Date of Award

29-7-2024

Document Type

Thesis

School

School of Electrical & Electroncis Engineering

Programme

Ph.D.-Doctoral of Philosophy

First Advisor

Dr.V.K.Chandrasekar

Keywords

Symmetry Breaking Coupling, Coupled Systems, Aging Transition

Abstract

The knowledge of emergent dynamics and the mechanisms by which self-organizing complex systems operate is a perennially difficult problem that can be effectively resolved by employing an ensemble of coupled dynamical units as a framework.
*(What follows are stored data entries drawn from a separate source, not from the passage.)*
===== config.mk =====
export PLATFORM = sky130hd
export DESIGN_NAME = rmm_front
export DESIGN_NICKNAME = d
export VERILOG_FILES = /design/src/hdl/rmm_pkg.sv /design/src/hdl/rmm_front.sv
export SDC_FILE = /design/constraint.sdc
export NUM_CORES = 1
export LEC_CHECK = 0
export ABC_AREA = 1
export BUFFER_PORTS_ARGS = -buffer_cell sky130_fd_sc_hd__buf_2
export CORE_MARGIN = 2
export CORE_UTILIZATION = 59
export DETAILED_ROUTE_END_ITERATION = 10
export PLACE_DENSITY = 0.81
export RECOVER_POWER = 50
export SLEW_MARGIN = 30
export SYNTH_ARGS = -nofsm -noshare
export SYNTH_HDL_FRONTEND = slang
export SYNTH_SLANG_ARGS = --single-unit

===== constraint.sdc =====
create_clock -name clk -period 5.28 [get_ports clk]
set_clock_uncertainty 0.15 [all_clocks]
set_input_delay 0 -clock clk [delete_from_list [all_inputs] [get_ports clk]]
set_output_delay 0 -clock clk [all_outputs]
set_load 0.1 [all_outputs]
Several intriguing collective dynamical behaviors, such as synchronization, chimera, clustering, oscillation quenching, etc., have been reported using an ensemble of coupled oscillators. Failure or degradation in the performance of even one of the local oscillators in a network of oscillators can lead to cascading failures resulting in the collapse of the entire network such as power blackouts. Similar dynamics can also be observed among neuronal networks despite billions of neurons being born and dying daily.

For instance, neuronal pathological disorders such as Alzheimer’s disease are mainly due to the degradation/failure of neurons in assemblies. The report of Daido and Nakanishi has led to a flurry of research activities on the phenomenon of the aging transition. In the beginning stage, disorder-induced aging transition was reported in locally coupled oscillators, and the study was extended to a various coupling configurations. In particular time-delay effects on the aging transition in a large population coupled with nonlinear oscillators have also been reported. The aging transitions are analyzed so far only by adapting symmetry preserving global or locally coupled oscillators.
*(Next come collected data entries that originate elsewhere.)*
$ cat config.mk
export PLATFORM = sky130hd
export DESIGN_NAME = stereo_mixer_peak_limiter
export DESIGN_NICKNAME = d
export VERILOG_FILES = /design/src/rtl/core/smpl_pkg.sv /design/src/rtl/core/stereo_mixer_peak_limiter.sv /design/src/rtl/core/smpl_ctrl.sv /design/src/rtl/core/smpl_datapath.sv
export SDC_FILE = /design/constraint.sdc
export NUM_CORES = 1
export LEC_CHECK = 0
export BUFFER_PORTS_ARGS = -buffer_cell sky130_fd_sc_hd__buf_2
export CORE_ASPECT_RATIO = 2
export CORE_MARGIN = 4
export CORE_UTILIZATION = 50
export CTS_BUF_LIST = sky130_fd_sc_hd__clkbuf_8
export CTS_CLUSTER_SIZE = 40
export DETAILED_ROUTE_END_ITERATION = 7
export PLACE_DENSITY = 0.68
export SLEW_MARGIN = 20
export SYNTH_ARGS = -nofsm -noshare
export SYNTH_HDL_FRONTEND = slang
export SYNTH_SLANG_ARGS = --single-unit
$ cat constraint.sdc
create_clock -name clk -period 10.1 [get_ports clk]
set_input_delay 1.01 -clock clk [delete_from_list [all_inputs] [get_ports clk]]
set_output_delay 1.01 -clock clk [all_outputs]
set_load 0.005 [all_outputs]
$ cat src/rtl/core/smpl_pkg.sv
`default_nettype none
// ----------------------------------------------------------------------------
// smpl_pkg
// Shared types and constants of the stereo mixer with peak limiter: frame
// payloads, controller states, controller commands and fixed-point constants.
// ----------------------------------------------------------------------------
package smpl_pkg;

    localparam int SampleW = 16;
    localparam int MixW    = 19;
    localparam int PeakW   = 18;
    localparam int GainW   = 17;
    localparam int QuoW    = 16;
    localparam int ProdW   = MixW + GainW + 1;
    localparam int FracW   = 16;

    localparam int DivSteps = QuoW;
    localparam int CountW   = $clog2(DivSteps);

    localparam logic [PeakW-1:0] PEAK_LIMIT = PeakW'(32767);
    localparam logic [MixW-1:0]  REM_INIT   = MixW'(32767);
    localparam logic [GainW-1:0] GAIN_ONE   = GainW'(65536);

    typedef struct packed {
        logic signed [SampleW-1:0] fm_left;
        logic signed [SampleW-1:0] fm_right;
        logic signed [SampleW-1:0] tone_left;
        logic signed [SampleW-1:0] tone_right;
        logic signed [SampleW-1:0] wave_left;
        logic signed [SampleW-1:0] wave_right;
    } frame_in_t;

    typedef struct packed {
        logic signed [SampleW-1:0] out_left;
        logic signed [SampleW-1:0] out_right;
        logic [GainW-1:0]          gain_used;
    } frame_out_t;

    typedef enum logic [2:0] {
        ST_IDLE,
        ST_PEAK,
        ST_DIV,
        ST_SEL,
        ST_MUL_L,
        ST_MUL_R,
        ST_WRITE
    } state_t;

    typedef struct packed {
        logic load;
        logic peak;
        logic div_step;
        logic sel_gain;
        logic mul_left;
        logic mul_right;
        logic finish;
    } cmd_t;

endpackage
`default_nettype wire

$ cat src/rtl/core/stereo_mixer_peak_limiter.sv
`default_nettype none
// ----------------------------------------------------------------------------
// stereo_mixer_peak_limiter
// Mixes three stereo sources (first at unit weight, the other two doubled)
// and scales both channels by a Q16 limiter gain that drops at once on peaks
// above full scale and recovers by one step per frame.
// ----------------------------------------------------------------------------
// One frame is processed at a time, from acceptance to the result register:
// the mix, peak detection, the restoring divider that computes the limit gain
// (one quotient bit per cycle), gain selection, the shared multiplier (left
// then right) and the write of the result. The next frame is accepted in the
// cycle after the write, while the previous result may still wait in the
// output register; a stalled output delays only the write of the following
// frame.
// ----------------------------------------------------------------------------
module stereo_mixer_peak_limiter
(
    input  wire logic                 clk,
    input  wire logic                 rst_n,
    input  wire logic                 in_valid,
    output logic                      in_stall,
    input  wire smpl_pkg::frame_in_t  in_data,
    output logic                      out_valid,
    input  wire logic                 out_stall,
    output smpl_pkg::frame_out_t      out_data
);
    import smpl_pkg::*;

    cmd_t cmd;

    smpl_ctrl u_ctrl
    (
        .clk       (clk),
        .rst_n     (rst_n),
        .in_valid  (in_valid),
        .in_stall  (in_stall),
        .out_valid (out_valid),
        .out_stall (out_stall),
        .cmd       (cmd)
    );

    smpl_datapath u_datapath
    (
        .clk      (clk),
        .rst_n    (rst_n),
        .cmd      (cmd),
        .in_data  (in_data),
        .out_data (out_data)
    );

endmodule
`default_nettype wire

$ cat src/rtl/core/smpl_ctrl.sv
`default_nettype none
// ----------------------------------------------------------------------------
// smpl_ctrl
// Frame sequencer: accepts one frame, steps the datapath through peak
// detection, the gain division, both channel products and the output write,
// and owns the output valid flag.
// ----------------------------------------------------------------------------
module smpl_ctrl
(
    input  wire logic          clk,
    input  wire logic          rst_n,
    input  wire logic          in_valid,
    output logic               in_stall,
    output logic               out_valid,
    input  wire logic          out_stall,
    output smpl_pkg::cmd_t     cmd
);
    import smpl_pkg::*;

    state_t              state_reg;
    state_t              state_next;
    logic [CountW-1:0]   count_reg;
    logic [CountW-1:0]   count_next;
    logic                out_valid_reg;
    logic                out_valid_next;
    logic                out_free;

    always_ff @(posedge clk or negedge rst_n)
    begin
        if (!rst_n)
        begin
            state_reg     <= ST_IDLE;
            count_reg     <= '0;
            out_valid_reg <= 1'b0;
        end
        else
        begin
            state_reg     <= state_next;
            count_reg     <= count_next;
            out_valid_reg <= out_valid_next;
        end
    end

    assign out_free = !out_valid_reg || !out_stall;

    always_comb
    begin
        state_next = state_reg;
        count_next = count_reg;
        cmd        = '0;
        in_stall   = 1'b1;
        out_valid_next = out_valid_reg && out_stall;
        case (state_reg)
            ST_IDLE:
            begin
                in_stall = 1'b0;
                if (in_valid)
                begin
                    cmd.load   = 1'b1;
                    state_next = ST_PEAK;
                end
            end
            ST_PEAK:
            begin
                cmd.peak   = 1'b1;
                count_next = '0;
                state_next = ST_DIV;
            end
            ST_DIV:
            begin
                cmd.div_step = 1'b1;
                count_next   = count_reg + 1'b1;
                if (count_reg == CountW'(DivSteps - 1))
                begin
                    state_next = ST_SEL;
                end
            end
            ST_SEL:
            begin
                cmd.sel_gain = 1'b1;
                state_next   = ST_MUL_L;
            end
            ST_MUL_L:
            begin
                cmd.mul_left = 1'b1;
                state_next   = ST_MUL_R;
            end
            ST_MUL_R:
            begin
                cmd.mul_right = 1'b1;
                state_next    = ST_WRITE;
            end
            ST_WRITE:
            begin
                if (out_free)
                begin
                    cmd.finish     = 1'b1;
                    out_valid_next = 1'b1;
                    state_next     = ST_IDLE;
                end
            end
            default:
            begin
                state_next = ST_IDLE;
            end
        endcase
    end

    assign out_valid = out_valid_reg;

endmodule
`default_nettype wire

$ cat src/rtl/core/smpl_datapath.sv
`default_nettype none
// ----------------------------------------------------------------------------
// smpl_datapath
// Mix, peak, restoring divider for the limit gain, shared scaling multiplier,
// kept limiter gain and the output register.
// ----------------------------------------------------------------------------
module smpl_datapath
(
    input  wire logic                 clk,
    input  wire logic                 rst_n,
    input  wire smpl_pkg::cmd_t       cmd,
    input  wire smpl_pkg::frame_in_t  in_data,
    output smpl_pkg::frame_out_t      out_data
);
    import smpl_pkg::*;

    logic signed [MixW-1:0]    mix_l_reg;
    logic signed [MixW-1:0]    mix_r_reg;
    logic signed [MixW-1:0]    mix_l_next;
    logic signed [MixW-1:0]    mix_r_next;
    logic [PeakW-1:0]          peak_reg;
    logic [PeakW-1:0]          peak_next;
    logic [MixW-1:0]           abs_l;
    logic [MixW-1:0]           abs_r;
    logic [MixW-1:0]           rem_reg;
    logic [MixW-1:0]           rem_next;
    logic [MixW-1:0]           rem_shift;
    logic [QuoW-1:0]           quo_reg;
    logic [QuoW-1:0]           quo_next;
    logic                      rem_ge;
    logic [GainW-1:0]          gain_reg;
    logic [GainW-1:0]          gain_next;
    logic [GainW-1:0]          gain_use_reg;
    logic [GainW-1:0]          gain_use_next;
    logic signed [MixW-1:0]    mul_a;
    logic signed [GainW:0]     mul_b;
    logic signed [ProdW-1:0]   prod_next;
    logic signed [ProdW-1:0]   prod_reg;
    logic signed [SampleW-1:0] left_res_reg;
    frame_out_t                out_reg;

    // fm + 2*tone + 2*wave per channel
    assign mix_l_next = {{3{in_data.fm_left[SampleW-1]}}, in_data.fm_left}
                      + {{2{in_data.tone_left[SampleW-1]}}, in_data.tone_left, 1'b0}
                      + {{2{in_data.wave_left[SampleW-1]}}, in_data.wave_left, 1'b0};
    assign mix_r_next = {{3{in_data.fm_right[SampleW-1]}}, in_data.fm_right}
                      + {{2{in_data.tone_right[SampleW-1]}}, in_data.tone_right, 1'b0}
                      + {{2{in_data.wave_right[SampleW-1]}}, in_data.wave_right, 1'b0};

    assign abs_l     = mix_l_reg[MixW-1] ? MixW'(-mix_l_reg) : MixW'(mix_l_reg);
    assign abs_r     = mix_r_reg[MixW-1] ? MixW'(-mix_r_reg) : MixW'(mix_r_reg);
    assign peak_next = (abs_l > abs_r) ? abs_l[PeakW-1:0] : abs_r[PeakW-1:0];

    // restoring division of 32767 << 16 by the peak, one quotient bit a step
    assign rem_shift = {rem_reg[MixW-2:0], 1'b0};
    assign rem_ge    = rem_shift >= {1'b0, peak_reg};
    assign rem_next  = rem_ge ? (rem_shift - {1'b0, peak_reg}) : rem_shift;
    assign quo_next  = {quo_reg[QuoW-2:0], rem_ge};

    assign gain_use_next = ((peak_reg > PEAK_LIMIT) && ({1'b0, quo_reg} < gain_reg))
                         ? {1'b0, quo_reg} : gain_reg;

    // one shared multiplier, left then right
    assign mul_a     = cmd.mul_left ? mix_l_reg : mix_r_reg;
    assign mul_b     = $signed({1'b0, gain_use_reg});
    assign prod_next = mul_a * mul_b;

    assign gain_next = (gain_use_reg < GAIN_ONE) ? (gain_use_reg + 1'b1) : gain_use_reg;

    always_ff @(posedge clk or negedge rst_n)
    begin
        if (!rst_n)
        begin
            gain_reg <= GAIN_ONE;
        end
        else if (cmd.finish)
        begin
            gain_reg <= gain_next;
        end
    end

    always_ff @(posedge clk)
    begin
        if (cmd.load)
        begin
            mix_l_reg <= mix_l_next;
            mix_r_reg <= mix_r_next;
        end
        if (cmd.peak)
        begin
            peak_reg <= peak_next;
            rem_reg  <= REM_INIT;
            quo_reg  <= '0;
        end
        if (cmd.div_step)
        begin
            rem_reg <= rem_next;
            quo_reg <= quo_next;
        end
        if (cmd.sel_gain)
        begin
            gain_use_reg <= gain_use_next;
        end
        if (cmd.mul_left || cmd.mul_right)
        begin
            prod_reg <= prod_next;
        end
        if (cmd.mul_right)
        begin
            left_res_reg <= prod_reg[FracW+SampleW-1:FracW];
        end
        if (cmd.finish)
        begin
            out_reg.out_left  <= left_res_reg;
            out_reg.out_right <= prod_reg[FracW+SampleW-1:FracW];
            out_reg.gain_used <= gain_use_reg;
        end
    end

    assign out_data = out_reg;

endmodule
`default_nettype wire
In this thesis, we investigate the macroscopic dynamics of networked oscillators, focusing on how the deterioration or failure of microscopic constituents affects the overall activity and stability of the heterogeneous network coupled via symmetry-breaking interaction. We begin by analyzing a globally coupled network of heterogeneous oscillators, deriving the evolution equation for two macroscopic order parameters. Then, we explore the dynamical robustness of the network by introducing limiting factors such as diffusion and self-feedback.

We deduce the evolution equation of two macroscopic order parameters from a globally coupled network of heterogeneous oscillators following the self-consistent field approach under the strong coupling limit. Further, we explore that the symmetry-breaking coupling facilitates the onset of the homogeneous steady state among the population at the critical proportion of the inactive oscillators despite large number of active oscillators. Interestingly, a chimera-like death state is observed in the study related to the aging transition for the first time in the literature.
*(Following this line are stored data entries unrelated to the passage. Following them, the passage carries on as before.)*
**config.mk**
```make
export PLATFORM = sky130hd
export DESIGN_NAME = tree_level_kind_counter
export DESIGN_NICKNAME = d
export VERILOG_FILES = /design/src/design/tlkc_pkg.sv /design/src/design/tlkc_ram.sv /design/src/design/tree_level_kind_counter.sv
export SDC_FILE = /design/constraint.sdc
export NUM_CORES = 2
export LEC_CHECK = 0
export ABC_CLOCK_PERIOD_IN_PS = 5700
export BUFFER_PORTS_ARGS = -buffer_cell sky130_fd_sc_hd__buf_2
export CORE_MARGIN = 2
export CORE_UTILIZATION = 46
export CTS_CLUSTER_SIZE = 16
export DETAILED_ROUTE_END_ITERATION = 10
export PLACE_DENSITY_LB_ADDON = 0.1
export SETUP_SLACK_MARGIN = 0.05
export SYNTH_ARGS = -nofsm -noshare
export SYNTH_HDL_FRONTEND = slang
export SYNTH_HIERARCHICAL = 1
export SYNTH_SLANG_ARGS = --single-unit
```
**constraint.sdc**
```tcl
create_clock -name clk_i -period 5.7 [get_ports clk_i]
set_input_delay 0.57 -clock clk_i [delete_from_list [all_inputs] [get_ports clk_i]]
set_output_delay 0.57 -clock clk_i [all_outputs]
set_load 0.02 [all_outputs]
```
The competing effect of heterogeneity and symmetry-breaking coupling on the emerging dynamics in a system of N globally coupled Stuart-Landau oscillators is investigated. Increasing the heterogeneity, Hopf bifurcation parameter’s standard deviation favors the macroscopic oscillatory state for low values of the symmetry-breaking coupling and the inhomogeneous steady state for larger coupling values. There is also a transition, tipping, to a homogeneous steady state (aging state) from the macroscopic oscillatory state.

Analytical stability (critical) curves of these bifurcations, deduced from the mean-field variables. From the result, we conclude that heterogeneity and symmetry-breaking coupling plays a crucial role in the aging phenomenon. Moreover, we find that the symmetry-breaking coupling can facilitate the onset of the aging transition, whereas the large heterogeneity factor facilitates the stable macroscopic oscillatory state by destabilizing the aging transition state. The aforementioned outcomes have given rise to numerous phenomena in neural networks and power grids.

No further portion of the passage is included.